Contribution of SORL1 in human iPSC-derived neurons and astrocytes to Alzheimer’s disease pathogenesis

Abstract

Alzheimer’s disease (AD) is a progressive neurodegenerative disorder with heterogeneous etiology as suggested by genetic, neuropathological, and clinical evidence. Induced pluripotent stem cell (iPSC) technology can serve as a useful model system to study AD by providing an experimentally controlled system to analyze living human neurons and glia. By utilizing gene editing technology and generating iPSCs from individuals with diverse genetic backgrounds, we established a system to probe for molecular mechanisms underlying this heterogeneous disease. SORL1 is known as a neuronal sorting receptor, and it has been strongly implicated in the pathogenesis of AD through human genetic studies. To interrogate the potential role of SORL1 in human brain cells, we used CRISPR/Cas9 to generate SORL1 null iPSC lines followed by differentiation to neuron, astrocyte, microglia, and endothelial cell fates.
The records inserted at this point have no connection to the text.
**src/rtl/iob_master_ctrl.sv**
```systemverilog
// -----------------------------------------------------------------------------
// iob_master_ctrl
//   Master side of the IOB FIFO handshake. Takes one queued request at a time
//   from the CPU-side slave FIFO and runs it as a 68000-style asynchronous bus
//   cycle on the slow IOB:
//     IDLE -> ADDR -> AS -> DS -> WAIT -> LATCH -> RECOVER -> IDLE
//   All bus-facing outputs are registered so the strobes are glitch-free, and
//   they are decoded from the next state so that they change on the same edge
//   as the state register.
//
// Ports
//   CLK, nRST            clock, asynchronous active-low reset
//   IOREQ                request pending from the slave FIFO (level)
//   IORW0, IOL0, IOU0    direction (1=read) and byte strobes, sampled at accept
//   IOACT                request accepted and in flight
//   ALE0                 one-cycle pulse: latch FIFO level-0 addr/data onto IOB
//   IOBERR               one-cycle pulse at cycle end on bus error or timeout
//   nAS_IOB, nLDS_IOB,
//   nUDS_IOB, nWE_IOB    IOB address strobe, data strobes, R/W (0=write)
//   nDoutOE              drive write data onto the IOB (low active)
//   nDinLE               read data latch enable (low active)
//   nDTACK_IOB, nBERR_IOB asynchronous IOB acknowledge / bus error inputs
// -----------------------------------------------------------------------------
module iob_master_ctrl #(
   parameter int STATE_CYC = 2,    // CLK cycles per half-state, >=1
   parameter int DTACK_TO  = 255,  // WAIT cycles before timeout, >=2
   parameter int SYNC      = 2     // synchronizer depth, >=2
) (
   input  logic CLK,
   input  logic nRST,
   input  logic IOREQ,
   input  logic IORW0,
   input  logic IOL0,
   input  logic IOU0,
   output logic IOACT,
   output logic ALE0,
   output logic IOBERR,
   output logic nAS_IOB,
   output logic nLDS_IOB,
   output logic nUDS_IOB,
   output logic nWE_IOB,
   output logic nDoutOE,
   output logic nDinLE,
   input  logic nDTACK_IOB,
   input  logic nBERR_IOB
);

   localparam logic [2:0] ST_IDLE    = 3'd0;
   localparam logic [2:0] ST_ADDR    = 3'd1;
   localparam logic [2:0] ST_AS      = 3'd2;
   localparam logic [2:0] ST_DS      = 3'd3;
   localparam logic [2:0] ST_WAIT    = 3'd4;
   localparam logic [2:0] ST_LATCH   = 3'd5;
   localparam logic [2:0] ST_RECOVER = 3'd6;

   localparam logic [7:0] SC_LAST = 8'(STATE_CYC - 1);
   localparam logic [7:0] TO_LAST = 8'(DTACK_TO - 1);

   logic [2:0]      state_q, state_d;
   logic [7:0]      cnt_q, cnt_d;
   logic            armed_q, armed_d;
   logic            rw_q, rw_d, l_q, l_d, u_q, u_d;
   logic            dtk_seen_q, dtk_seen_d;
   logic            err_q, err_d;
   logic [SYNC-1:0] dtack_sync, berr_sync;

   logic dtack_s, berr_s, sc_done;
   logic act_d, ale_d, as_d, strb_d, we_d, dinle_d, berr_pulse_d;

   // Synchronizer shift registers; idle (negated) value is 1.
   always_ff @(posedge CLK or negedge nRST) begin
      if (!nRST) begin
         dtack_sync <= '1;
         berr_sync  <= '1;
      end else begin
         dtack_sync <= {dtack_sync[SYNC-2:0], nDTACK_IOB};
         berr_sync  <= {berr_sync[SYNC-2:0], nBERR_IOB};
      end
   end

   assign dtack_s = ~dtack_sync[SYNC-1];   // 1 = acknowledge asserted
   assign berr_s  = ~berr_sync[SYNC-1];    // 1 = bus error asserted
   assign sc_done = (cnt_q == SC_LAST);

   always_comb begin
      state_d    = state_q;
      cnt_d      = cnt_q + 8'd1;
      rw_d       = rw_q;
      l_d        = l_q;
      u_d        = u_q;
      dtk_seen_d = dtk_seen_q;
      err_d      = err_q;

      // A request held high runs once; IOREQ must drop for a cycle to re-arm.
      armed_d = armed_q;

      case (state_q)
         ST_IDLE: begin
            cnt_d = '0;
            if (IOREQ && armed_q) begin
               state_d = ST_ADDR;
               armed_d = 1'b0;
               rw_d    = IORW0;
               l_d     = IOL0;
               u_d     = IOU0;
            end
         end
         ST_ADDR: begin
            state_d    = ST_AS;
            cnt_d      = '0;
            dtk_seen_d = 1'b0;
            err_d      = 1'b0;
         end
         ST_AS: if (sc_done) begin
            state_d = ST_DS;
            cnt_d   = '0;
         end
         ST_DS: if (sc_done) begin
            state_d = ST_WAIT;
            cnt_d   = '0;
         end
         ST_WAIT: begin
            // DTACK wins for the read latch; BERR or timeout still flags error.
            if (dtack_s || berr_s || cnt_q == TO_LAST) begin
               state_d    = ST_LATCH;
               cnt_d      = '0;
               dtk_seen_d = dtack_s;
               err_d      = berr_s | ~dtack_s;
            end
         end
         ST_LATCH: if (sc_done) begin
            state_d = ST_RECOVER;
            cnt_d   = '0;
         end
         ST_RECOVER: begin
            // Hold the counter once the minimum is met; then wait for the
            // slave to release DTACK before the next cycle may start.
            if (sc_done) begin
               cnt_d = cnt_q;
               if (!dtack_s) begin
                  state_d = ST_IDLE;
                  cnt_d   = '0;
               end
            end
         end
         default: begin
            state_d = ST_IDLE;
            cnt_d   = '0;
         end
      endcase

      if (!IOREQ) armed_d = 1'b1;
   end

   // Output decode from the next state, registered below.
   always_comb begin
      act_d   = (state_d == ST_ADDR) || (state_d == ST_AS) || (state_d == ST_DS) ||
                (state_d == ST_WAIT) || (state_d == ST_LATCH);
      ale_d   = (state_d == ST_ADDR);
      as_d    = (state_d == ST_AS) || (state_d == ST_DS) ||
                (state_d == ST_WAIT) || (state_d == ST_LATCH);
      // Reads assert data strobes with AS; writes wait one state for data setup.
      strb_d  = (state_d == ST_DS) || (state_d == ST_WAIT) || (state_d == ST_LATCH) ||
                ((state_d == ST_AS) && rw_d);
      we_d    = !rw_d && (as_d || (state_d == ST_RECOVER));
      dinle_d = (state_d == ST_LATCH) && rw_d && dtk_seen_d;
      berr_pulse_d = (state_d == ST_RECOVER) && (state_q == ST_LATCH) && err_d;
   end

   always_ff @(posedge CLK or negedge nRST) begin
      if (!nRST) begin
         state_q    <= ST_IDLE;
         cnt_q      <= '0;
         armed_q    <= 1'b1;
         rw_q       <= 1'b0;
         l_q        <= 1'b0;
         u_q        <= 1'b0;
         dtk_seen_q <= 1'b0;
         err_q      <= 1'b0;
         IOACT      <= 1'b0;
         ALE0       <= 1'b0;
         IOBERR     <= 1'b0;
         nAS_IOB    <= 1'b1;
         nLDS_IOB   <= 1'b1;
         nUDS_IOB   <= 1'b1;
         nWE_IOB    <= 1'b1;
         nDoutOE    <= 1'b1;
         nDinLE     <= 1'b1;
      end else begin
         state_q    <= state_d;
         cnt_q      <= cnt_d;
         armed_q    <= armed_d;
         rw_q       <= rw_d;
         l_q        <= l_d;
         u_q        <= u_d;
         dtk_seen_q <= dtk_seen_d;
         err_q      <= err_d;
         IOACT      <= act_d;
         ALE0       <= ale_d;
         IOBERR     <= berr_pulse_d;
         nAS_IOB    <= ~as_d;
         nLDS_IOB   <= ~(strb_d & l_d);
         nUDS_IOB   <= ~(strb_d & u_d);
         nWE_IOB    <= ~we_d;
         nDoutOE    <= ~we_d;
         nDinLE     <= ~dinle_d;
      end
   end

endmodule
```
Loss of SORL1 led to the greatest transcriptional profile change in neurons and astrocytes. In neurons, loss of SORL1 resulted in an elevation in Aβ and phospho-tau levels, and a reduction in APOE and CLU levels. Analyses of human iPSCs derived from a large cohort and single nucleus RNAseq of human postmortem brain further validated a neuron-specific relationship between APOE levels with SORL1. In astrocytes, loss of SORL1 resulted in elevated levels of cytokine secretion and enrichment of inflammation related pathways. Overall, we demonstrate that iPSCs can be a powerful system for identifying molecular pathways underlying AD and that SORL1 has a cell-type-specific role in neurons and astrocytes that could be relevant for AD pathogenesis.